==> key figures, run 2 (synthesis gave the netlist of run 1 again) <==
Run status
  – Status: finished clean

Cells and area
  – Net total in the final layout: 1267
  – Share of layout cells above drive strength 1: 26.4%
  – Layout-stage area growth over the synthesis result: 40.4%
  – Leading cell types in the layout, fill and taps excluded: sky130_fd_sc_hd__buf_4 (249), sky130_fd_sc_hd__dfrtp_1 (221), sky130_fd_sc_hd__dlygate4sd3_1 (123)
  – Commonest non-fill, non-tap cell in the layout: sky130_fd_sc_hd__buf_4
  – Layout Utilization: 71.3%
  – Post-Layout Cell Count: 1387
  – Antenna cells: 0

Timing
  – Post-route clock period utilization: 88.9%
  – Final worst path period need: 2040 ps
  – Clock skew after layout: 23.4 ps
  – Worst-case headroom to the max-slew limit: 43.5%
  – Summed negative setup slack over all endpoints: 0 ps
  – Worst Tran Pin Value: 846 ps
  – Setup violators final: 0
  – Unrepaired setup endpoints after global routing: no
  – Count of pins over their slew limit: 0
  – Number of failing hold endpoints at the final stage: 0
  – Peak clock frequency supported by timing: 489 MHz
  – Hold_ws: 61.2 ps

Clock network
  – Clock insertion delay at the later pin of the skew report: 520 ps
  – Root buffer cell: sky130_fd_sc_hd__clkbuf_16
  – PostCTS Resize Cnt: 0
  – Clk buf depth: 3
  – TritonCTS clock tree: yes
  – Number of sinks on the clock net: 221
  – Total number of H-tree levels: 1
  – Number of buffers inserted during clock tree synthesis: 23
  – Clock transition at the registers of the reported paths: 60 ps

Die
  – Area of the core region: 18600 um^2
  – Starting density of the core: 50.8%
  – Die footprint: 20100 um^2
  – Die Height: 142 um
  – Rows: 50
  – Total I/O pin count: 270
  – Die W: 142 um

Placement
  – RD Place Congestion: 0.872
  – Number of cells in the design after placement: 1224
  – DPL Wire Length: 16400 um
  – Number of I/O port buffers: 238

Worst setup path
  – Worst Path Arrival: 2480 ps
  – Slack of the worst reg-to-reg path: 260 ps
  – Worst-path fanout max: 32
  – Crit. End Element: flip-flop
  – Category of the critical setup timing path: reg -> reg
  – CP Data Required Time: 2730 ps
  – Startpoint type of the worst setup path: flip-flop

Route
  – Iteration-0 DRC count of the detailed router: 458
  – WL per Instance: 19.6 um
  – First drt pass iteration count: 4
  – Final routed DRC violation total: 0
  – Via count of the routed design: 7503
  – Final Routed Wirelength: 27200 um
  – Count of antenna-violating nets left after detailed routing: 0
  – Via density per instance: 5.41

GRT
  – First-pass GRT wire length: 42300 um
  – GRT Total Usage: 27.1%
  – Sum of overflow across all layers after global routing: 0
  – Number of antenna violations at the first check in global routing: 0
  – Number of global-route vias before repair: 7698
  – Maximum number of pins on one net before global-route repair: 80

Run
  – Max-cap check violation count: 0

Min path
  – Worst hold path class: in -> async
━━━━━━━━━━━━━━━━
Directions for this task —
The records above are to be transcribed exactly, with nothing left out.

Response —
==> key figures, run 2 (synthesis gave the netlist of run 1 again) <==
Run status
  – Status: finished clean

Cells and area
  – Net total in the final layout: 1267
  – Share of layout cells above drive strength 1: 26.4%
  – Layout-stage area growth over the synthesis result: 40.4%
  – Leading cell types in the layout, fill and taps excluded: sky130_fd_sc_hd__buf_4 (249), sky130_fd_sc_hd__dfrtp_1 (221), sky130_fd_sc_hd__dlygate4sd3_1 (123)
  – Commonest non-fill, non-tap cell in the layout: sky130_fd_sc_hd__buf_4
  – Layout Utilization: 71.3%
  – Post-Layout Cell Count: 1387
  – Antenna cells: 0

Timing
  – Post-route clock period utilization: 88.9%
  – Final worst path period need: 2040 ps
  – Clock skew after layout: 23.4 ps
  – Worst-case headroom to the max-slew limit: 43.5%
  – Summed negative setup slack over all endpoints: 0 ps
  – Worst Tran Pin Value: 846 ps
  – Setup violators final: 0
  – Unrepaired setup endpoints after global routing: no
  – Count of pins over their slew limit: 0
  – Number of failing hold endpoints at the final stage: 0
  – Peak clock frequency supported by timing: 489 MHz
  – Hold_ws: 61.2 ps

Clock network
  – Clock insertion delay at the later pin of the skew report: 520 ps
  – Root buffer cell: sky130_fd_sc_hd__clkbuf_16
  – PostCTS Resize Cnt: 0
  – Clk buf depth: 3
  – TritonCTS clock tree: yes
  – Number of sinks on the clock net: 221
  – Total number of H-tree levels: 1
  – Number of buffers inserted during clock tree synthesis: 23
  – Clock transition at the registers of the reported paths: 60 ps

Die
  – Area of the core region: 18600 um^2
  – Starting density of the core: 50.8%
  – Die footprint: 20100 um^2
  – Die Height: 142 um
  – Rows: 50
  – Total I/O pin count: 270
  – Die W: 142 um

Placement
  – RD Place Congestion: 0.872
  – Number of cells in the design after placement: 1224
  – DPL Wire Length: 16400 um
  – Number of I/O port buffers: 238

Worst setup path
  – Worst Path Arrival: 2480 ps
  – Slack of the worst reg-to-reg path: 260 ps
  – Worst-path fanout max: 32
  – Crit. End Element: flip-flop
  – Category of the critical setup timing path: reg -> reg
  – CP Data Required Time: 2730 ps
  – Startpoint type of the worst setup path: flip-flop

Route
  – Iteration-0 DRC count of the detailed router: 458
  – WL per Instance: 19.6 um
  – First drt pass iteration count: 4
  – Final routed DRC violation total: 0
  – Via count of the routed design: 7503
  – Final Routed Wirelength: 27200 um
  – Count of antenna-violating nets left after detailed routing: 0
  – Via density per instance: 5.41

GRT
  – First-pass GRT wire length: 42300 um
  – GRT Total Usage: 27.1%
  – Sum of overflow across all layers after global routing: 0
  – Number of antenna violations at the first check in global routing: 0
  – Number of global-route vias before repair: 7698
  – Maximum number of pins on one net before global-route repair: 80

Run
  – Max-cap check violation count: 0

Min path
  – Worst hold path class: in -> async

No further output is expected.